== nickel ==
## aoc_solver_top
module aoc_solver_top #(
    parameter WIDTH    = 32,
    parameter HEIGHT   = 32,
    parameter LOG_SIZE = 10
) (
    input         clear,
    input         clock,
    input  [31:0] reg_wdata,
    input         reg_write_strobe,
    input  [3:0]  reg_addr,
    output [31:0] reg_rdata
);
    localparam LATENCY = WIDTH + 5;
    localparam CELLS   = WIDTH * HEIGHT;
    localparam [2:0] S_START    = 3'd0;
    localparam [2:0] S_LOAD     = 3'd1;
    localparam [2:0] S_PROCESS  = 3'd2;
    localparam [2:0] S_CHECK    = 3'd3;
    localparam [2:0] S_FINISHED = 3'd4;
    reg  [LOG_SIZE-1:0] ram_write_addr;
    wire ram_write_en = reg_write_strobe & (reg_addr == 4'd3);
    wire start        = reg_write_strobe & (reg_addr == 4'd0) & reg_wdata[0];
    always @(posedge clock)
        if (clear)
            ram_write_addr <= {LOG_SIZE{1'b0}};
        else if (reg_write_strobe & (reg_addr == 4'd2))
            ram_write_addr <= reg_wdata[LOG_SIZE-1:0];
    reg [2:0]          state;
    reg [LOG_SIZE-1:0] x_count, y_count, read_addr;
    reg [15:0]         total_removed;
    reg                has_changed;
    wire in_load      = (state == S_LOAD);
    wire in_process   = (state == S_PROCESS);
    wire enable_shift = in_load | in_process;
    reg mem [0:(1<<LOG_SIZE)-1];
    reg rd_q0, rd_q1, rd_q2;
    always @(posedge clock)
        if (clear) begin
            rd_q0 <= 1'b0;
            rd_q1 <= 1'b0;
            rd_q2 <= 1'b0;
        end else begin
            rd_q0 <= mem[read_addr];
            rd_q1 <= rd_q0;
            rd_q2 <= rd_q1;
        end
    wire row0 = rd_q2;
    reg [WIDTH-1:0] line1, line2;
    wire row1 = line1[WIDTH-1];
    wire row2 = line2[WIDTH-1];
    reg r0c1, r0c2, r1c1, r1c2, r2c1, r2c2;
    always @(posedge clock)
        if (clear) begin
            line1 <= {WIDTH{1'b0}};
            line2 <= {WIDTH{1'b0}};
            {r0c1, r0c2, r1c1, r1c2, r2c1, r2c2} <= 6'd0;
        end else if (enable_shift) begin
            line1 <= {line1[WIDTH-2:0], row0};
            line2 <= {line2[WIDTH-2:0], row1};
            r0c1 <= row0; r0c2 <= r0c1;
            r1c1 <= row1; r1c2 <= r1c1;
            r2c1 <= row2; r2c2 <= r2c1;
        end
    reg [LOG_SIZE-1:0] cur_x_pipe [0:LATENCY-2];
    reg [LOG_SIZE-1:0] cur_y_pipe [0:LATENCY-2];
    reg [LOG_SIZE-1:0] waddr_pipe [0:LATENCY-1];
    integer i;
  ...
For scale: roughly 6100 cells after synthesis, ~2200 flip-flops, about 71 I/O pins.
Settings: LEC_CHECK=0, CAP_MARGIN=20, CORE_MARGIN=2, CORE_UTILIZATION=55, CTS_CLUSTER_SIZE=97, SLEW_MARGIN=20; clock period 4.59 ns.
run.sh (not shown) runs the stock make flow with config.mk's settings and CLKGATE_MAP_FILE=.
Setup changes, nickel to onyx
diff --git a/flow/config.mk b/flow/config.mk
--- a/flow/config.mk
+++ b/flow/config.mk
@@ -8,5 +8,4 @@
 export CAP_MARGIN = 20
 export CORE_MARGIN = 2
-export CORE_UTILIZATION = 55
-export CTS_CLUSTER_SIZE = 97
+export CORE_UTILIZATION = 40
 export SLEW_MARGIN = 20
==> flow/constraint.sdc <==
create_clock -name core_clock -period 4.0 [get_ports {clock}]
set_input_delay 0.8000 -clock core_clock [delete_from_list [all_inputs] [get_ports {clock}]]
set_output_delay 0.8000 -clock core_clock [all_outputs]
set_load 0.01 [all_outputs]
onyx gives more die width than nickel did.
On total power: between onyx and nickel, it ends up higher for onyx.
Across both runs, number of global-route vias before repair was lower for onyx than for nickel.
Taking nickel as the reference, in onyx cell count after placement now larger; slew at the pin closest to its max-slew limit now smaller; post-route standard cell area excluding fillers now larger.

•••••

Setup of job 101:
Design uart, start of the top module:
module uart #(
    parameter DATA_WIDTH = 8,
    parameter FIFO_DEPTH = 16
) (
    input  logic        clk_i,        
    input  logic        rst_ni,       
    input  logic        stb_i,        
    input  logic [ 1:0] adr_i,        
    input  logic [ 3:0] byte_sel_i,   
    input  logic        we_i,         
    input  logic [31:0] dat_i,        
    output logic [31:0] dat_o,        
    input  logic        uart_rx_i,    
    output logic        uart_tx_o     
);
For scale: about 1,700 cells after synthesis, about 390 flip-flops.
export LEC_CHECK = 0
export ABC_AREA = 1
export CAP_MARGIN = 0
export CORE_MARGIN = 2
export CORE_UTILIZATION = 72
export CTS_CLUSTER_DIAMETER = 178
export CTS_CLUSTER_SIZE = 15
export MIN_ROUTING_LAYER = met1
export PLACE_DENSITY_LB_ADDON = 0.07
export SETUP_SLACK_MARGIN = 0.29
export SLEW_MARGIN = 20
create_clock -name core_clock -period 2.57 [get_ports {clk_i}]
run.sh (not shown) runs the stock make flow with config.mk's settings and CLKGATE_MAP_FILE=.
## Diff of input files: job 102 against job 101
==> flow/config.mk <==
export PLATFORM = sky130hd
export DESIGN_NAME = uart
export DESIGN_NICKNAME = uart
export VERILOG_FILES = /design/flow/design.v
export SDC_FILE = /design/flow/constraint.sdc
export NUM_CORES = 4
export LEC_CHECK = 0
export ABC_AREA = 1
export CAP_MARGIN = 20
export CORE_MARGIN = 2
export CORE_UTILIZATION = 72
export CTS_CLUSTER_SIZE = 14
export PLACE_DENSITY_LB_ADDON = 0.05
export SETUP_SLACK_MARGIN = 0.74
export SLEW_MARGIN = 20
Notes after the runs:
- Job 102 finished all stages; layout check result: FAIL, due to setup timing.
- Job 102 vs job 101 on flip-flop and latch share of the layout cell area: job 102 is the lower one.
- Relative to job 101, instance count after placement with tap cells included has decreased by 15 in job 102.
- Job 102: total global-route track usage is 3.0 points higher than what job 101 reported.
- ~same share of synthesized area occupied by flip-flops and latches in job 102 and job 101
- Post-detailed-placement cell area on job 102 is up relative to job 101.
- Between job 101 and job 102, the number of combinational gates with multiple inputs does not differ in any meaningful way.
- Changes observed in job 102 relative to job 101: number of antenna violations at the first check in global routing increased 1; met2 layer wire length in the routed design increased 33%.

•••••

## Problem
Across the listing above, find all lines where the word "than" is present and copy them.

## Solution to the exercise
onyx gives more die width than nickel did.
Across both runs, number of global-route vias before repair was lower for onyx than for nickel.
- Job 102: total global-route track usage is 3.0 points higher than what job 101 reported.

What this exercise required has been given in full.